**BRIEF:**
In the records below, find the line containing "- Maximum frequency" and the line containing "- Arrival time"; please repeat exactly the lines from one to the other, both included, and nothing more.

▬▬▬▬▬▬▬▬▬▬

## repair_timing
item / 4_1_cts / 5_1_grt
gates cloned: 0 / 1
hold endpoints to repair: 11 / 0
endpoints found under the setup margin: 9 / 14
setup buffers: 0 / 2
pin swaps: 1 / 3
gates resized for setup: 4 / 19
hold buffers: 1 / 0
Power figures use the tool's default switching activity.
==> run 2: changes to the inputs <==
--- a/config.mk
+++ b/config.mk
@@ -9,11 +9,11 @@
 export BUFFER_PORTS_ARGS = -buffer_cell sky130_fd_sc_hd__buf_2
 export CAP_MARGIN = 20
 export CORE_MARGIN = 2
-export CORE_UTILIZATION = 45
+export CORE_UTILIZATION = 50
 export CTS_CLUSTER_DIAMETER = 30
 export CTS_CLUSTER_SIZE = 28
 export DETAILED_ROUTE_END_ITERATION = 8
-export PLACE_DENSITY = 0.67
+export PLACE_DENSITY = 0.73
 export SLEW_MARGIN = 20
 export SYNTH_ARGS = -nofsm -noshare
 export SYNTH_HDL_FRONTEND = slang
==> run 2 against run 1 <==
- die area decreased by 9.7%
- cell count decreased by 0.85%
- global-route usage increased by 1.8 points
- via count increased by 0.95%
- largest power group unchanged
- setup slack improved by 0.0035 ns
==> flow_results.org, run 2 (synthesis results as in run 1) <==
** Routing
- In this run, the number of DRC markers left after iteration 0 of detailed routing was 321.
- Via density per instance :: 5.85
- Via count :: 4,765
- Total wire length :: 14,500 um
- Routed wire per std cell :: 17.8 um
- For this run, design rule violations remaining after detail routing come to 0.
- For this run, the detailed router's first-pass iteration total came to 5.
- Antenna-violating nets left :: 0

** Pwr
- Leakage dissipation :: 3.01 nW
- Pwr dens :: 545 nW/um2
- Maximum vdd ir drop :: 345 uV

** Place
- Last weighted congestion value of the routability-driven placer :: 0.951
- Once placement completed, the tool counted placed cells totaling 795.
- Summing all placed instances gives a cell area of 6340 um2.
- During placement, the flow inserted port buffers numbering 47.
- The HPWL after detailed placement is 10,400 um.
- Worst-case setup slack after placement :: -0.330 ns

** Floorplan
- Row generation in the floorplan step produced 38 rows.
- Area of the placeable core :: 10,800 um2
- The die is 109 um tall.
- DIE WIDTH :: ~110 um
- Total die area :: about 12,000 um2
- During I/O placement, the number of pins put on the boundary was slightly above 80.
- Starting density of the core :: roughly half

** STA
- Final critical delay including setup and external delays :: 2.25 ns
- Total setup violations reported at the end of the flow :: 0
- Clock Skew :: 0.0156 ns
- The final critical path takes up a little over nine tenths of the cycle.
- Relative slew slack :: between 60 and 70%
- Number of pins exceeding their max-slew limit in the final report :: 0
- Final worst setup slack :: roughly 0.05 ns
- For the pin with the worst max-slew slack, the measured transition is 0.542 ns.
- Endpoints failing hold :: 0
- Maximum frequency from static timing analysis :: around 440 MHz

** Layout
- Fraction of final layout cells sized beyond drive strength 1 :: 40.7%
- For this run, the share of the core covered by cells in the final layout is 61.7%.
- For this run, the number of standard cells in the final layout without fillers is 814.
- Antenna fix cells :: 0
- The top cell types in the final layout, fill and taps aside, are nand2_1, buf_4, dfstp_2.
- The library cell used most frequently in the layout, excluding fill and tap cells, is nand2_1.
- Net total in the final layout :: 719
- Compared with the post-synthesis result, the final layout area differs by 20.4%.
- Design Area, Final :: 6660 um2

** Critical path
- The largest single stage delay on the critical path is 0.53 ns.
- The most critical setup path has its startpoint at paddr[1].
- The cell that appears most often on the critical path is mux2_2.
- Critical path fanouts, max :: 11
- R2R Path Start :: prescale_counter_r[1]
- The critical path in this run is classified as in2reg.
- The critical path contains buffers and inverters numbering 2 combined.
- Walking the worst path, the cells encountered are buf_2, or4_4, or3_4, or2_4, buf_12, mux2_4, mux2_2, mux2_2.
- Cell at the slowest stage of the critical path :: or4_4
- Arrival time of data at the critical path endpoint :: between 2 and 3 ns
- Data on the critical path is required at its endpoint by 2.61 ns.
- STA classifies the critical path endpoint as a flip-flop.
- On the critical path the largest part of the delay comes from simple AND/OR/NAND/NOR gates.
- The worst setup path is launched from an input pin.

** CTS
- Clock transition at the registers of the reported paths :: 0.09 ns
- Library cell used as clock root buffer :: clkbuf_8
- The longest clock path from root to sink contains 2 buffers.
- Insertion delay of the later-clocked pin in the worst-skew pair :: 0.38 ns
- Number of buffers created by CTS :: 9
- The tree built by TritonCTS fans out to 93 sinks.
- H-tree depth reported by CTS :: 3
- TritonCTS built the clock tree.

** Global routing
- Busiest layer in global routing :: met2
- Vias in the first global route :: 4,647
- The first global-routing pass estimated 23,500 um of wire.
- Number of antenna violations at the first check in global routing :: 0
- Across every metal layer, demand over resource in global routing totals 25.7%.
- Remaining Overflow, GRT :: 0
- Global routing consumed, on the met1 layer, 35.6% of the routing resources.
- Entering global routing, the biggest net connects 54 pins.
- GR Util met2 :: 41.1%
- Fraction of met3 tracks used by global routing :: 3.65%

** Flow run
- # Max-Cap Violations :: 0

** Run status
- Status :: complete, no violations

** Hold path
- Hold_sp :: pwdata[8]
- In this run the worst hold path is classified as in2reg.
`config.mk`:
```
export PLATFORM = sky130hd
export DESIGN_NAME = eraf_rx_filter
export DESIGN_NICKNAME = d
export VERILOG_FILES = /design/src/eraf_pkg.sv /design/src/eraf_hash_match.sv /design/src/eraf_rx_filter.sv
export SDC_FILE = /design/constraint.sdc
export NUM_CORES = 1
export LEC_CHECK = 0
export BUFFER_PORTS_ARGS = -buffer_cell sky130_fd_sc_hd__buf_2
export CORE_ASPECT_RATIO = 0.9
export CORE_UTILIZATION = 46
export CTS_BUF_LIST = sky130_fd_sc_hd__clkbuf_2
export CTS_CLUSTER_SIZE = 12
export DETAILED_ROUTE_END_ITERATION = 8
export PLACE_DENSITY = 0.62
export SLEW_MARGIN = 20
export SYNTH_ARGS = -nofsm -noshare
export SYNTH_HDL_FRONTEND = slang
export SYNTH_HIERARCHICAL = 1
export SYNTH_SLANG_ARGS = --single-unit
```
`constraint.sdc`:
```
create_clock -name clk -period 11 [get_ports clk]
set_input_delay 1.65 -clock clk [delete_from_list [all_inputs] [get_ports clk]]
set_output_delay 1.65 -clock clk [all_outputs]
set_load 0.03 [all_outputs]
```
`src/eraf_pkg.sv`:
```
package eraf_pkg;

    // register offsets (byte addresses)
    localparam logic [11:0] OFF_HASH_LOW   = 12'h080;
    localparam logic [11:0] OFF_HASH_HIGH  = 12'h084;
    localparam logic [11:0] OFF_SA1_LOW    = 12'h088;
    localparam logic [11:0] OFF_SA1_HIGH   = 12'h08C;
    localparam logic [11:0] OFF_TYPE1      = 12'h0A8;
    localparam logic [11:0] OFF_CFG        = 12'h000;
    localparam logic [11:0] OFF_STATUS     = 12'h004;

    // configuration field positions
    localparam int CFG_COPY_ALL_BIT  = 4;
    localparam int CFG_MC_HASH_BIT   = 6;
    localparam int CFG_UC_HASH_BIT   = 7;
    localparam int CFG_SA1_EN_BIT    = 8;
    localparam int CFG_KEEP_FCS_BIT  = 26;

    // type match field
    localparam int TYPE_EN_BIT       = 31;

    // reset values
    localparam logic [31:0] RST_ZERO = 32'h0000_0000;

    // frame length limits
    localparam logic [13:0] MIN_FRAME_LEN = 14'h0040;
    localparam logic [13:0] MAX_FRAME_LEN = 14'h05EE;

    // frame summary handed over at end of frame
    typedef struct packed {
        logic [47:0] destAddr;
        logic [15:0] lenType;
        logic [13:0] length;
        logic        fcsErr;
        logic        phyErr;
    } eraf_frame_s;

    // match outcome
    typedef struct packed {
        logic saMatch;
        logic typeMatch;
        logic ucMatch;
        logic mcMatch;
        logic copyAll;
    } eraf_match_s;

    typedef enum logic [2:0] {
        ST_IDLE   = 3'b001,
        ST_DECIDE = 3'b010,
        ST_DONE   = 3'b100
    } eraf_state_e;

endpackage : eraf_pkg

```
`src/eraf_hash_match.sv`:
```
`timescale 1ns/1ps
module eraf_hash_match (
    // frame address
    input  wire logic [47:0] destAddr,
    // settings
    input  wire logic [63:0] hashFilter,
    input  wire logic        ucHashEn,
    input  wire logic        mcHashEn,
    // results
    output logic       [5:0] hashIndex,
    output logic             ucMatch,
    output logic             mcMatch
);

    // xor of every sixth address bit, bit 0 is first-received lsb
    function automatic logic [5:0] fold(input logic [47:0] a);
        logic [5:0] r;
        r = 6'h00;
        for (int k = 0; k < 8; k++) begin
            r = r ^ a[k*6 +: 6];
        end
        return r;
    endfunction : fold

    logic hit;

    always_comb begin
        hashIndex = fold(destAddr);
        hit = hashFilter[hashIndex];
        mcMatch = mcHashEn && destAddr[0] && hit;
        ucMatch = ucHashEn && !destAddr[0] && hit;
    end

endmodule : eraf_hash_match

```
`src/eraf_rx_filter.sv`:
```
// Implementation choice: the plain strobed port.
`timescale 1ns/1ps
module eraf_rx_filter (
    // clock and reset
    input  wire logic                 clk,
    input  wire logic                 resetn,
    // register port
    input  wire logic          [11:0] regAddr,
    input  wire logic          [31:0] regWdata,
    input  wire logic                 regWrite,
    input  wire logic                 regRead,
    output logic               [31:0] regRdata,
    // frame from receive path
    input  wire logic                 frameValid,
    input  wire eraf_pkg::eraf_frame_s frameIn,
    // decision
    output logic                      frameCopy,
    output logic                      frameDrop,
    output eraf_pkg::eraf_match_s     matchInfo
);

    typedef struct packed {
        logic [31:0]           hashLow;
        logic [31:0]           hashHigh;
        logic [31:0]           sa1Low;
        logic [15:0]           sa1High;
        logic [31:0]           type1;
        logic [31:0]           cfg;
        logic [31:0]           rdata;
        eraf_pkg::eraf_frame_s frame;
        eraf_pkg::eraf_match_s match;
        eraf_pkg::eraf_state_e state;
        logic                  copy;
        logic                  drop;
        logic [15:0]           copied;
        logic [15:0]           dropped;
    } eraf_regs_s;

    eraf_regs_s st_r;
    eraf_regs_s st_nxt;

    logic [5:0] hashIndex;
    logic       ucMatch;
    logic       mcMatch;
    logic [63:0] hashVec;

    assign hashVec = {st_r.hashHigh, st_r.hashLow};

    eraf_hash_match u_hash (
        .destAddr   (st_r.frame.destAddr),
        .hashFilter (hashVec),
        .ucHashEn   (st_r.cfg[eraf_pkg::CFG_UC_HASH_BIT]),
        .mcHashEn   (st_r.cfg[eraf_pkg::CFG_MC_HASH_BIT]),
        .hashIndex  (hashIndex),
        .ucMatch    (ucMatch),
        .mcMatch    (mcMatch)
    );

    function automatic logic bad_len(input logic [13:0] len);
        return (len < eraf_pkg::MIN_FRAME_LEN) ||
               (len > eraf_pkg::MAX_FRAME_LEN);
    endfunction : bad_len

    logic saHit;
    logic typeHit;
    logic badFrame;
    logic anyMatch;

    always_comb begin
        st_nxt = st_r;
        st_nxt.rdata = eraf_pkg::RST_ZERO;
        st_nxt.copy = 1'b0;
        st_nxt.drop = 1'b0;
        saHit = st_r.cfg[eraf_pkg::CFG_SA1_EN_BIT] &&
                (st_r.frame.destAddr ==
                 {st_r.sa1High, st_r.sa1Low});
        typeHit = st_r.type1[eraf_pkg::TYPE_EN_BIT] &&
                  (st_r.frame.lenType == st_r.type1[15:0]);
        badFrame = bad_len(st_r.frame.length) || st_r.frame.phyErr ||
                   (st_r.frame.fcsErr &&
                    !st_r.cfg[eraf_pkg::CFG_KEEP_FCS_BIT]);
        anyMatch = saHit || typeHit || ucMatch || mcMatch ||
                   st_r.cfg[eraf_pkg::CFG_COPY_ALL_BIT];
        // register writes
        if (regWrite) begin
            if (regAddr == eraf_pkg::OFF_HASH_LOW) begin
                st_nxt.hashLow = regWdata;
            end else if (regAddr == eraf_pkg::OFF_HASH_HIGH) begin
                st_nxt.hashHigh = regWdata;
            end else if (regAddr == eraf_pkg::OFF_SA1_LOW) begin
                st_nxt.sa1Low = regWdata;
            end else if (regAddr == eraf_pkg::OFF_SA1_HIGH) begin
                st_nxt.sa1High = regWdata[15:0];
            end else if (regAddr == eraf_pkg::OFF_TYPE1) begin
                st_nxt.type1 = regWdata;
            end else if (regAddr == eraf_pkg::OFF_CFG) begin
                st_nxt.cfg = regWdata;
            end
        end
        // register reads, data one cycle later
        if (regRead) begin
            if (regAddr == eraf_pkg::OFF_HASH_LOW) begin
                st_nxt.rdata = st_r.hashLow;
            end else if (regAddr == eraf_pkg::OFF_HASH_HIGH) begin
                st_nxt.rdata = st_r.hashHigh;
            end else if (regAddr == eraf_pkg::OFF_SA1_LOW) begin
                st_nxt.rdata = st_r.sa1Low;
            end else if (regAddr == eraf_pkg::OFF_SA1_HIGH) begin
                st_nxt.rdata = {16'h0000, st_r.sa1High};
            end else if (regAddr == eraf_pkg::OFF_TYPE1) begin
                st_nxt.rdata = st_r.type1;
            end else if (regAddr == eraf_pkg::OFF_CFG) begin
                st_nxt.rdata = st_r.cfg;
            end else if (regAddr == eraf_pkg::OFF_STATUS) begin
                st_nxt.rdata = {st_r.dropped, st_r.copied};
            end
        end
        case (st_r.state)
            eraf_pkg::ST_IDLE: begin
                if (frameValid) begin
                    st_nxt.frame = frameIn;
                    st_nxt.state = eraf_pkg::ST_DECIDE;
                end
            end
            eraf_pkg::ST_DECIDE: begin
                st_nxt.match.saMatch = saHit;
                st_nxt.match.typeMatch = typeHit;
                st_nxt.match.ucMatch = ucMatch;
                st_nxt.match.mcMatch = mcMatch;
                st_nxt.match.copyAll =
                    st_r.cfg[eraf_pkg::CFG_COPY_ALL_BIT];
                if (anyMatch && !badFrame) begin
                    st_nxt.copy = 1'b1;
                    st_nxt.copied = st_r.copied + 16'h0001;
                end else begin
                    st_nxt.drop = 1'b1;
                    st_nxt.dropped = st_r.dropped + 16'h0001;
                end
                st_nxt.state = eraf_pkg::ST_DONE;
            end
            eraf_pkg::ST_DONE: begin
                st_nxt.state = eraf_pkg::ST_IDLE;
            end
            default: begin
                st_nxt.state = eraf_pkg::ST_IDLE;
            end
        endcase
    end

    always_ff @(posedge clk or negedge resetn) begin
        if (!resetn) begin
            st_r <= '0;
            st_r.state <= eraf_pkg::ST_IDLE;
        end else begin
            st_r <= st_nxt;
        end
    end

    assign regRdata  = st_r.rdata;
    assign frameCopy = st_r.copy;
    assign frameDrop = st_r.drop;
    assign matchInfo = st_r.match;
endmodule : eraf_rx_filter

```
==> summary.txt <==
Routing
  – Vias after detailed routing: 10.7k
  – Routed wire length: 43.4 mm
  – Vias per cell: 5.59
  – Mean routed wirelength per cell: 22.6 um
  – Post-DRT Antenna Nets: 0
  – Drc violations: 0
  – Pre-antenna DRT Iters: 5
  – Initial DRC count: 726

Floorplanning
  – Core region area: 34100 um^2
  – Io pins: 168
  – Initial Util: 46.9%
  – Chip width: 199 um
  – Die Height: 179 um
  – Rows: 64
  – Die area: 35600 um^2

Clock tree
  – Setup bufs post-CTS: 0
  – CTS Buffer Depth: 3
  – CTS clk-pin slew, worst paths: 0.10 ns
  – Worst-skew pair later-pin latency: 0.91 ns
  – Cts bufs inserted: 87
  – Total clock sinks: 330
  – H-tree Lvls: 3
  – Cts hold-fix bufs: 0
  – Root Buffer: clkbuf_2
  – Post-CTS resize count: 0
  – CTS tree: yes

Critical path
  – Critical path's slowest cell: mux4_1
  – Worst EP arrival: 5.74 ns
  – CP bufs+invs: 1
  – Reg2reg start: st_r[74]$_DFFE_PN0P_
  – Crit path from: st_r[74]$_DFFE_PN0P_
  – CP Capture Type: flop
  – CP max stage delay: 0.64 ns
  – Levels on crit path: 14
  – Crit-path cells: xnor2_1 > xnor2_2 > xnor2_4 > buf_4 > mux4_1 > a22oi_1 > o221ai_1 > nor4bb_1 > nor4b_1 > or3_1 > a21o_1 > o21ai_2 > and2_4 > mux2_2
  – Reg-to-reg endpoint: st_r[1]$_DFFE_PN0P_
  – Required time worst endpoint: 11.77 ns
  – Critical path type: flop to flop
  – Crit path max fanout: 23
  – End of the critical path: st_r[1]$_DFFE_PN0P_
  – Crit start category: flop
  – Top cell family by delay on the critical path: simple AND/OR/NAND/NOR gates
  – R2R depth: 14
  – Reg2Reg Setup Slack: 6.03 ns

Power and ir drop
  – Worst vdd ir: 0.358 mV
  – Total Power: 4.10 mW
  – Power density over the cells: 231 nW/um^2
  – Leak: 8.65 nW

Synthesis
  – Synth Cell Area: 16000 um^2
  – Syn Nets: 1360
  – Avg Cell Area, Syn: 13.0 um^2
  – Yosys warns: 6
  – Post-Synthesis Cells: 1229

Layout
  – Filler cell count: 3123
  – Layout cells sized above 1: 43.7%
  – Final #Nets: 1528
  – Multi-input gate area: 7110 um^2
  – Register area: 8260 um^2
  – Layout area overhead: 10.7%
  – Final Core Density: 51.9%
  – Final Non-Filler Cells: 1922

Job
  – Max cap viols: 0

Min path
  – Tightest Hold Check Type: flop to flop

Timing
  – RSZ-0062 raised after global routing: no
  – Worst Skew: 0.0500 ns
  – Worst-margin pin slew: 1.12 ns
  – Max Fclk: 0.201 GHz
  – Final min period: 4.97 ns
  – Count of pins over their slew limit: 0
  – Endpoints failing hold: 0
  – Final setup viols: 0
  – Hold slack: 0.479 ns
  – Post-route setup TNS: 0 ns
  – Rel. slew slack: 24.8%
  – Crit share post-route: 45.1%

Placed design
  – GP Congestion: 0.892
  – DP HPWL: 31.2 mm
  – IO buf count: 167
  – Dpl cells: 1770

Global route
  – Largest net degree at the start of global routing: 125
  – Initial antenna violation count: 3
  – GRT Resource Usage Total: 25.4%
  – Vias in the first global route: 10.9k
  – GRT overflow: 0
  – First-pass GRT wire length: 66.6 mm

Outcome
  – Status: complete, no violations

▬▬▬▬▬▬▬▬▬▬

**RESPONSE AREA:**
- Maximum frequency from static timing analysis :: around 440 MHz

** Layout
- Fraction of final layout cells sized beyond drive strength 1 :: 40.7%
- For this run, the share of the core covered by cells in the final layout is 61.7%.
- For this run, the number of standard cells in the final layout without fillers is 814.
- Antenna fix cells :: 0
- The top cell types in the final layout, fill and taps aside, are nand2_1, buf_4, dfstp_2.
- The library cell used most frequently in the layout, excluding fill and tap cells, is nand2_1.
- Net total in the final layout :: 719
- Compared with the post-synthesis result, the final layout area differs by 20.4%.
- Design Area, Final :: 6660 um2

** Critical path
- The largest single stage delay on the critical path is 0.53 ns.
- The most critical setup path has its startpoint at paddr[1].
- The cell that appears most often on the critical path is mux2_2.
- Critical path fanouts, max :: 11
- R2R Path Start :: prescale_counter_r[1]
- The critical path in this run is classified as in2reg.
- The critical path contains buffers and inverters numbering 2 combined.
- Walking the worst path, the cells encountered are buf_2, or4_4, or3_4, or2_4, buf_12, mux2_4, mux2_2, mux2_2.
- Cell at the slowest stage of the critical path :: or4_4
- Arrival time of data at the critical path endpoint :: between 2 and 3 ns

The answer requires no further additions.